シベリア抑留裁判 国家による棄民政策を問う「シベリア抑留展」が16日まで、下京区のひと・まち交流館京都で開かれています。13日には、シンポジウム「今、再認識 国賠訴訟の意義」が行われ、20人が参加しました。主催は「棄兵棄民政策による国家賠償をかち取る会」(林明治代表)。
 シンポでは、大阪高裁で係争中のシベリア抑留訴訟の原告や弁護団長らが訴訟の意義や26日の口頭弁論への支援を呼びかけました。
 村井豊明弁護士は提訴からの裁判の流れや論点を整理して、29日の口頭弁論の内容などについて報告。新たな証拠として1982年(昭和57)から3年間開かれた戦後処理審議会の文書を入手し、官僚らの発言からシベリア抑留者への保障はしないという方向で結論がだされていたことを明らかにすると話しました。また、6月に成立した「特別措置法」について、一定の評価をしつつも「日本政府の責任については一言も触れていない」とのべ、引き続き真の解決にむけた法廷内外の運動の強化を呼びかけました。
 原告団長の林明治さん(85)は、提訴から5年になり全国各地へ講演や支援の呼びかけに回っていることなどを紹介。「国は誤った政策を認め謝罪してほしい。そして子子孫孫まで戦争の無い平和な社会になってほしい、これが私の願いです」と粘り強くたたかう決意を表明しました。
 大阪の旭区平和委員会の近藤正会長が原告の訴えを聞いて、会をあげて支援している活動内容を報告しました。

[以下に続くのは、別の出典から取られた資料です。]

Background: an optimization exercise with open tools, aiming at small area, a short achievable clock period and few clock cycles per item. Do not read the settings as production practice.
Function was checked by simulation only, so behaviour that the tests miss may differ from the original.
Power and IR drop assume default switching activity.

==> flow/design.v <==
`timescale 1ns / 1ps
`default_nettype none
package pdq_pkg;
  localparam int NUM_QUEUES  = 4;
  localparam int QUEUE_DEPTH = 16;
  localparam int MODE_W = 2;
  localparam int QSEL_W = 2;
  localparam int KEY_W  = 16;
  localparam int TIME_W = 32;
  localparam int STAT_W = 2;
  localparam int OCC_W  = 5;
  localparam int PTR_W     = 4;
  localparam int CNT_W     = 5;
  localparam int MEM_DEPTH = NUM_QUEUES * QUEUE_DEPTH;
  localparam int ENTRY_W   = KEY_W + TIME_W;
  localparam int RES_W     = STAT_W + KEY_W + TIME_W + TIME_W + OCC_W;
  localparam logic [MODE_W-1:0] MODE_TAIL = 2'd0;
  localparam logic [MODE_W-1:0] MODE_HEAD = 2'd1;
  localparam logic [MODE_W-1:0] MODE_POP  = 2'd2;
  localparam logic [STAT_W-1:0] STATUS_DONE  = 2'd0;
  localparam logic [STAT_W-1:0] STATUS_FULL  = 2'd1;
  localparam logic [STAT_W-1:0] STATUS_EMPTY = 2'd2;
endpackage
`default_nettype wire
`timescale 1ns / 1ps
`default_nettype none
module pdq_ram #(
  parameter int WIDTH = 48,
  parameter int DEPTH = 64
) (
  input  wire logic                     clk,
  input  wire logic                     we,
  input  wire logic [$clog2(DEPTH)-1:0] waddr,
  input  wire logic [WIDTH-1:0]         wdata,
  input  wire logic [DEPTH-1:0]         rsel,     
  output logic      [WIDTH-1:0]         rdata
);
  logic [WIDTH-1:0] row [DEPTH];
  logic [WIDTH-1:0] term [DEPTH];
  genvar i;
  generate
    for (i = 0; i < DEPTH; i++) begin : g_row
      always_ff @(posedge clk) begin
        if (we && waddr == i) row[i] <= wdata;
      end
      assign term[i] = rsel[i] ? row[i] : '0;
    end
  endgenerate
  always_comb begin
    rdata = '0;
    for (int k = 0; k < DEPTH; k++) rdata = rdata | term[k];
  end
endmodule
`default_nettype wire
`timescale 1ns / 1ps
`default_nettype none
module pdq_ctrl
(
  input  wire logic                      clk,
  input  wire logic                      rst,
  input  wire logic                      dep,       
  input  wire logic [pdq_pkg::RES_W-1:0] res,
  input  wire logic                      out_ready,
  output logic                           out_valid,
  output logic [pdq_pkg::RES_W-1:0]      out_res,
  output logic                           adv        
);
  logic                      k_v;
  logic [pdq_pkg::RES_W-1:0] k_res;
  logic                      take;
  assign take = out_valid & out_ready;
  logic ov_next, kv_next;
  always_comb begin
    if (take) begin
      ov_next = k_v | dep;
      kv_next = k_v & dep;
    end else begin
      ov_next = out_valid | dep;
      kv_next = k_v | (out_valid & dep);
    end
  end
  always_ff @(posedge clk) begin
    if (rst) begin
      out_valid <= 1'b0;
      k_v       <= 1'b0;
      adv       <= 1'b1;
    end else begin
      out_valid <= ov_next;
      k_v       <= kv_next;
      adv       <= !(ov_next & kv_next);
    end
  end
  always_ff @(posedge clk) begin
    if (take || !out_valid) out_res <= k_v ? k_res : res;
  end
  always_ff @(posedge clk) begin
    if (take || !k_v) k_res <= res;
  end
endmodule
`default_nettype wire
`timescale 1ns / 1ps
`default_nettype none
module pdq_dp
(
  input  wire logic                          clk,
  input  wire logic                          rst,
  input  wire logic                          adv,
  input  wire logic                          in_valid,
  input  wire logic [pdq_pkg::MODE_W-1:0]    mode,
  input  wire logic [pdq_pkg::QSEL_W-1:0]    queue_select,
  input  wire logic [pdq_pkg::KEY_W-1:0]     user_key,
  input  wire logic [pdq_pkg::TIME_W-1:0]    current_time,
  output logic                               dep,
  output logic [pdq_pkg::RES_W-1:0]          res
);
  localparam int NQ = pdq_pkg::NUM_QUEUES;
  localparam int QD = pdq_pkg::QUEUE_DEPTH;
  logic                       a_v;
  logic [1:0]                 a_mode;
  logic [1:0]                 a_q;
  logic [pdq_pkg::KEY_W-1:0]  a_key;
  logic [pdq_pkg::TIME_W-1:0] a_time;
  always_ff @(posedge clk) begin
    if (rst)      a_v <= 1'b0;
    else if (adv) a_v <= in_valid;
  end
  always_ff @(posedge clk) begin
    if (adv) begin
      a_mode <= mode;
      a_q    <= queue_select;
      a_key  <= user_key;
      a_time <= current_time;
    end
  end
  logic [3:0] head  [NQ];
  logic [4:0] count [NQ];
  logic [3:0] hd;
  logic [4:0] cnt;
  logic       is_push, is_pop, full, empty, do_push, do_pop;
  logic [3:0] wslot;
  logic [3:0] head_nx;
  logic [4:0] cnt_nx;
  logic [1:0] st;
  assign hd      = head[a_q];
  assign cnt     = count[a_q];
  assign is_push = !a_mode[1];
  assign is_pop  = (a_mode == pdq_pkg::MODE_POP);
  assign full    = cnt[4];
  assign empty   = (cnt == 5'd0);
  assign do_push = a_v & is_push & !full;
  assign do_pop  = a_v & is_pop & !empty;
  assign wslot   = a_mode[0] ? (hd - 4'd1) : (hd + cnt[3:0]);
  always_comb begin
    head_nx = hd;
    cnt_nx  = cnt;
    if (do_push) begin
      cnt_nx = cnt + 5'd1;
      if (a_mode[0]) head_nx = hd - 4'd1;
    end else if (do_pop) begin
      cnt_nx  = cnt - 5'd1;
      head_nx = hd + 4'd1;
    end
  end
  always_comb begin
    st = pdq_pkg::STATUS_DONE;
    if (is_push && full)  st = pdq_pkg::STATUS_FULL;
    if (is_pop  && empty) st = pdq_pkg::STATUS_EMPTY;
  end
  always_ff @(posedge clk) begin
    if (rst) begin
      for (int j = 0; j < NQ; j++) begin
        head[j]  <= '0;
        count[j] <= '0;
      end
    end else if (adv && a_v) begin
      head[a_q]  <= head_nx;
      count[a_q] <= cnt_nx;
    end
  end
  logic [NQ*QD-1:0] rsel;
  always_comb begin
    for (int j = 0; j < NQ; j++)
      for (int i = 0; i < QD; i++)
        rsel[j*QD+i] = (a_q == j) && (head[j] == i);
  end
  logic [pdq_pkg::ENTRY_W-1:0] rd_entry;
  pdq_ram #(
    .WIDTH (pdq_pkg::ENTRY_W),
    .DEPTH (NQ*QD)
  ) u_ram (
    .clk   (clk),
    .we    (do_push & adv),
    .waddr ({a_q, wslot}),
    .wdata ({a_key, a_time}),
    .rsel  (rsel),
    .rdata (rd_entry)
  );
  logic                       b_v;
  logic [1:0]                 b_q;
  logic                       b_pop;
  logic [1:0]                 b_st;
  logic [4:0]                 b_occ;
  logic [pdq_pkg::TIME_W-1:0] b_time;
  logic [pdq_pkg::KEY_W-1:0]  b_key;
  logic [pdq_pkg::TIME_W-1:0] b_stamp;
  always_ff @(posedge clk) begin
    if (rst)      b_v <= 1'b0;
    else if (adv) b_v <= a_v;
  end
  always_ff @(posedge clk) begin
    if (adv) begin
      b_q     <= a_q;
      b_pop   <= do_pop;
      b_st    <= st;
      b_occ   <= cnt_nx;
      b_time  <= a_time;
      b_key   <= rd_entry[pdq_pkg::ENTRY_W-1:pdq_pkg::TIME_W];
      b_stamp <= rd_entry[pdq_pkg::TIME_W-1:0];
    end
  end
  logic [pdq_pkg::TIME_W-1:0] longest [NQ];
  logic [pdq_pkg::TIME_W-1:0] lg;
  logic [pdq_pkg::TIME_W-1:0] w;
  logic                       gt;
  logic [pdq_pkg::TIME_W-1:0] lg_nx;
  assign lg    = longest[b_q];
  assign w     = b_time - b_stamp;
  assign gt    = w > lg;
  assign lg_nx = (b_pop && gt) ? w : lg;
  always_ff @(posedge clk) begin
    if (rst) begin
      for (int j = 0; j < NQ; j++) longest[j] <= '0;
    end else if (adv && b_v && b_pop && gt) begin
      longest[b_q] <= w;
    end
  end
  assign dep = adv & b_v;
  assign res = {b_st,
                b_pop ? b_key : {pdq_pkg::KEY_W{1'b0}},
                b_pop ? w : {pdq_pkg::TIME_W{1'b0}},
                lg_nx,
                b_occ};
endmodule
`default_nettype wire
`timescale 1ns / 1ps
`default_nettype none
module priority_deque_with_wait_tracking
(
  input  wire logic              clk,
  input  wire logic              rst,
  input  wire logic              in_valid,
  output logic                   in_ready,
  input  wire logic [pdq_pkg::MODE_W-1:0] mode,
  input  wire logic [pdq_pkg::QSEL_W-1:0] queue_select,
  input  wire logic [pdq_pkg::KEY_W-1:0]  user_key,
  input  wire logic [pdq_pkg::TIME_W-1:0] current_time,
  output logic                   out_valid,
  input  wire logic              out_ready,
  output logic [pdq_pkg::STAT_W-1:0]      status,
  output logic [pdq_pkg::KEY_W-1:0]       removed_key,
  output logic [pdq_pkg::TIME_W-1:0]      removed_wait,
  output logic [pdq_pkg::TIME_W-1:0]      max_wait,
  output logic [pdq_pkg::OCC_W-1:0]       occupancy
);
  logic                      adv;
  logic                      dep;
  logic [pdq_pkg::RES_W-1:0] res;
  logic [pdq_pkg::RES_W-1:0] out_res;
  assign in_ready = adv;
  pdq_dp u_dp (
    .clk          (clk),
    .rst          (rst),
    .adv          (adv),
    .in_valid     (in_valid),
    .mode         (mode),
    .queue_select (queue_select),
    .user_key     (user_key),
    .current_time (current_time),
    .dep          (dep),
    .res          (res)
  );
  pdq_ctrl u_ctrl (
    .clk       (clk),
    .rst       (rst),
    .dep       (dep),
    .res       (res),
    .out_ready (out_ready),
    .out_valid (out_valid),
    .out_res   (out_res),
    .adv       (adv)
  );
  assign {status, removed_key, removed_wait, max_wait, occupancy} = out_res;
endmodule
`default_nettype wire
==> flow/run.sh <==
#!/bin/bash
# synth_recipe.tcl (not shown) runs the flow's synth.tcl, then flattens the netlist and writes it again
# the make line also repeats each setting of config.mk as NAME=value (left out here)
make -C /OpenROAD-flow-scripts/flow DESIGN_CONFIG=/design/flow/config.mk WORK_HOME=/design/flow/orfs CLKGATE_MAP_FILE= SYNTH_SCRIPT=/design/flow/synth_recipe.tcl finish
==> flow/config.mk <==
export PLATFORM = sky130hd
export DESIGN_NAME = priority_deque_with_wait_tracking
export DESIGN_NICKNAME = priority_deque_with_wait_tracking
export VERILOG_FILES = /design/flow/design.v
export SDC_FILE = /design/flow/constraint.sdc
export NUM_CORES = 4
export LEC_CHECK = 0
export CAP_MARGIN = 20
export CORE_MARGIN = 2
export CORE_UTILIZATION = 40
export SLEW_MARGIN = 20
==> flow/constraint.sdc <==
create_clock -name core_clock -period 8.0 [get_ports {clk}]
set_input_delay 1.6000 -clock core_clock [delete_from_list [all_inputs] [get_ports {clk}]]
set_output_delay 1.6000 -clock core_clock [all_outputs]
set_load 0.01 [all_outputs]
==> impl_metrics.yaml <==
finish:
  layout_commonest_cell: "edfxtp_1"
  finish.instance_area_um2: 152000
  final_cell_mix: "3552 x edfxtp_1, 643 x a22oi_1, 447 x a22o_1, 447 x a221oi_1, 364 x clkbuf_16"
  drive_above_1_share_pct: 13.4
  areaGrowthSynthToFinish_pct: 15.9
  nets: 7662
power_and_ir_drop:
  leakage_uw: 0.0485
  powerDensity_nw_per_um2: 260
  peakVddDrop_v: 0.000185
sta:
  fmax_mhz: 156
  hold_viol: 0
  slew_violations: 0
  fin_tns_setup_ns: 0
  period_needed_ns: 6.43
  rsz0062_at_grt: "no"
  tightest_slew_ns: 1.32
  setup_viol: 0
  period_share_pct: 80.3
  fin_skew_ns: 0.112
  maxSlewHeadroom_pct: 12.0
clock_tree:
  cts_made_buffers: 358
  htree_levels: 5
  cts.sinks: 3561
  cts-resized-gates: 0
  clk_pin_slew_ns: 0.06
  cts_tree: "built"
  clk_latency_ns: 0.94
  cts_buffer_depth: 4
  cts_hold_buf: 0
  cts_setup_buffers: 0
  cts_root_buf: "clkbuf_16"
setup_path:
  crit_required_ns: 8.53
  end_kind: "flip-flop"
  arrival_ns: 6.96
  critPathBufInv: 4
  critPathKind: "flip-flop to flip-flop"
  worstPathCellList: "inv_1, ha_1, inv_1, fa_1, a211oi_1, o21ai_2, o2111ai_2, a21boi_2, a31o_2, a2111oi_4, o21ba_2, nor2_1, ha_1, nand3_1, nor4_1, and4b_1, o31a_1, nor4_1, a2111o_1, or3b_1, buf_4, nand2b_1, buf_4"
  cp_slowest_cell: "a2111o_1"
  critical_path.top_delay_family: "compound AO/OA/AOI/OAI gates"
  max_stage_delay_ns: 0.48
  startpoint_type: "flip-flop"
  cp-startpoint: "u_dp.b_time[0]"
  worst-path-max-fanout: 33
  reg2reg_from: "u_dp.b_time[0]"
logic_synthesis:
  synthCells: 7110
  synth_top_cell_by_area: "edfxtp_1"
  ys_warn_count: 5
  netlist-cell-type-count: 82
  synth-main-ff-cell: "edfxtp_1"
  synth-seq-cells: 3561
  syn_area_um2: 131000
  async_flop_share_pct: 0
  synth.top_cell.area_share_pct: 81.3
  synth-edff-count: 3552
  synth.net_count: 7238
  ys_seq_area_share_pct: 81.4
  syn_area_per_cell_um2: 18.5
  synth_top_cells_by_area: "edfxtp_1 81%, a22oi_1 3.7%, a221oi_1 3.0%"
placement:
  hpwl_mm: 269
  io_buffers: 144
  post_dp_cell_area_um2: 141000
  gp_congestion: 0.863
global_route:
  gr-usage-all-layers_pct: 31.4
  use_met3_pct: 11.0
  antenna_found_initial: 57
  top_usage_layer: "met2"
  use_met1_pct: 40.1
  grt_pass1_vias: 76000
  grt_max_degree: 76
  grt_overflow: 0
  grt_util_met2_pct: 46.6
  grt_pass1_wl_mm: 699
detailed_routing:
  drtIter0Drc: 18700
  firstDrtPassIters: 7
  dr_total_vias: 84500
  ant_nets: 0
  via_per_inst: 6.93
  postRouteWirelength_mm: 536
  drc: 0
  wl_per_cell_um: 44.0
min_path:
  hp-start: "u_dp.b_occ[0]"
  holdCritPathClass: "flip-flop to flip-flop"
die:
  design.portCount: 145
  num_rows: 210
  fp.dieW_um: 577
  die-area_um2: 333000
  core_area_um2: 327000
  die_y_um: 577
  start_util_pct: 40.1
outcome:
  status: "timing/DRC/antenna clean"
flow_run:
  maxCapViolCount: 0
## worst reg2reg max path, cell delays in order, from the launching register on
cell	delay, ns
edfxtp_1	0.37
inv_1	0.07
ha_1	0.17
inv_1	0.06
fa_1	0.42
a211oi_1	0.29
o21ai_2	0.14
o2111ai_2	0.32
a21boi_2	0.18
a31o_2	0.33
a2111oi_4	0.47
o21ba_2	0.30
nor2_1	0.08
ha_1	0.34
nand3_1	0.08
nor4_1	0.30
and4b_1	0.26
o31a_1	0.14
nor4_1	0.09
a2111o_1	0.48
or3b_1	0.36
buf_4	0.27
nand2b_1	0.12
buf_4	0.41
## state kept, by name (all words and copies together), names as in the netlist, 2 cells and up, named ones only
| name | flops |
|---|---|
| u_ctrl.out_res | 87 |
| u_dp.longest | 128 |
| u_dp.b_q | 2 |
| u_dp.b_stamp | 32 |
| u_dp.b_occ | 5 |
| u_dp.b_time | 32 |
| u_dp.u_ram.row | 3072 |
| u_ctrl.k_res | 87 |
| u_dp.b_key | 16 |
| u_dp.head | 16 |
| u_dp.b_st | 2 |
| u_dp.a_q | 2 |
| u_dp.a_mode | 2 |
| u_dp.a_time | 32 |
| u_dp.count | 20 |
| u_dp.a_key | 16 |
## logic make-up after synthesis
family	after synthesis	synth area share, %
AO/OA/AOI/OAI	1767	10.9
XOR/XNOR	28	0.193
adder cells (fa/ha/maj)	72	0.698
buffers and inverters	513	1.59
flip-flops	3561	81.4
multiplexers	107	1.19
AND/OR/NAND/NOR	1062	4.00
## synthesized netlist by cell type, types with 27 or more instances
| master | n |
|---|---|
| a21o_1 | 30 |
| a21oi_1 | 52 |
| a221oi_1 | 447 |
| a22o_1 | 447 |
| a22oi_1 | 643 |
| buf_1 | 62 |
| buf_2 | 82 |
| clkbuf_1 | 243 |
| edfxtp_1 | 3552 |
| ha_1 | 70 |
| inv_1 | 113 |
| mux2_2 | 47 |
| mux2i_1 | 27 |
| mux4_2 | 28 |
| nand2_1 | 160 |
| nand3_1 | 104 |
| nand4_1 | 226 |
| nor2_1 | 351 |
| nor3_1 | 59 |
| nor4_1 | 42 |
| o21ai_0 | 30 |
| o31ai_1 | 34 |
## worst paths after layout
| check | slack (ns) | end | cells past startpoint |
|---|---|---|---|
| worst max-delay path | 1.57 | u_dp.longest[1][9] | 23 |
| worst min-delay path | 0.43 | u_ctrl.k_res[0] | 0 |
| worst max register to register | 1.57 | u_dp.longest[1][9] | 23 |
| worst min register to register | 0.43 | u_ctrl.k_res[0] | 0 |
## routing by layer
| layer | routed length [um] | part of all wire (%) |
|---|---|---|
| met3 | 91100 | 17 |
| met1 | 177000 | 33 |
| met2 | 230000 | 43 |
| met4 | 37000 | 6.9 |
| met5 | 567 | 0.11 |
## final cells by class
cell class	count	area (um^2)
Timing Repair Buffer	461	4890
Fill cell	27300	175000
Clock inverter	200	1740
Multi-Input combinational cell	3036	23200
Tap cell	4346	5440
Sequential cell	3561	107000
Inverter	116	435
Clock buffer	436	9400
Antenna cell	30	75.1
## where the power goes
part | total [uW] | internal (uW) | switching [uW]
combinational | 2330 | 676 | 1660
clock | 16400 | 9170 | 7210
sequential | 20900 | 20800 | 96.2
## metrics by stage
step	worst slack (ns)	hold WS [ns]	instances	total power, uW	util, %
after floorplan	1.06	0.422	7110	22400	-
after global placement	1.49	0.441	11500	23500	43.0
after detailed placement	1.61	0.450	11500	23500	43.1
after CTS	1.62	0.440	12200	39500	46.5
after global routing	1.20	0.464	12200	40400	46.5
final	1.57	0.431	12200	39600	46.5
Testbench counts, summed over its fixed seeds: cycles 16,024, items 16,000.

afterwards: timing with drivers on the ports:
In the flow no input, the clock included, has a driving cell. The finished layout below was timed again as built, in two steps.
Step 1 (the two cells are an assumption about what drives the block):
set clk [get_ports {clk}]
set_driving_cell -lib_cell sky130_fd_sc_hd__clkbuf_16 $clk
set_driving_cell -lib_cell sky130_fd_sc_hd__buf_2 [delete_from_list [all_inputs] $clk]
Step 2, shift: input delay + t, output delay - t, t = (earliest + latest rising clock arrival at the registers) / 2. This alone moves slack from input paths to output paths.
a / b / c = ideal ports / drivers / drivers and shift; a / b = the first two.
shift t [ns]: 0.996
setup slack, ns: 1.575 / 1.575 / 1.575
worst setup path after step 2: register to register
worst register clock-pin slew, ns: 0.07 / 0.07
After both steps setup and hold are still met in this run. The setup slack of this run moves by 0.000 ns with the drivers and by 0.000 ns with both steps.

 日本共産党京都府委員会の成宮まりこ子国政委員長が、02年以降の同党の国会論戦で「解決済み」から「厚労省と外務省とで検討する」と答弁を引き出したことや衆参にシベリア抑留者に保障を求める法案を共同で提出するなどの動きを紹介。「日本政府の棄民政策の責任を問う裁判闘争の勝利に向け力を尽くしたい」と決意を表明しました。

 同訴訟は、第二次世界大戦後、旧ソ連によってシベリアに抑留された元日本軍将兵ら計59人が、国に対し1人当たり1100万円の損害賠償を求め、07年12月に林明治氏らが提訴した裁判。一審の京都地裁では09年10月に請求を棄却する不当判決が出され、控訴審ではすでに2回目の公判が終わり、3回目となる29日には、新書「検証シベリア抑留」を出版した白井久也氏が証人として出廷します。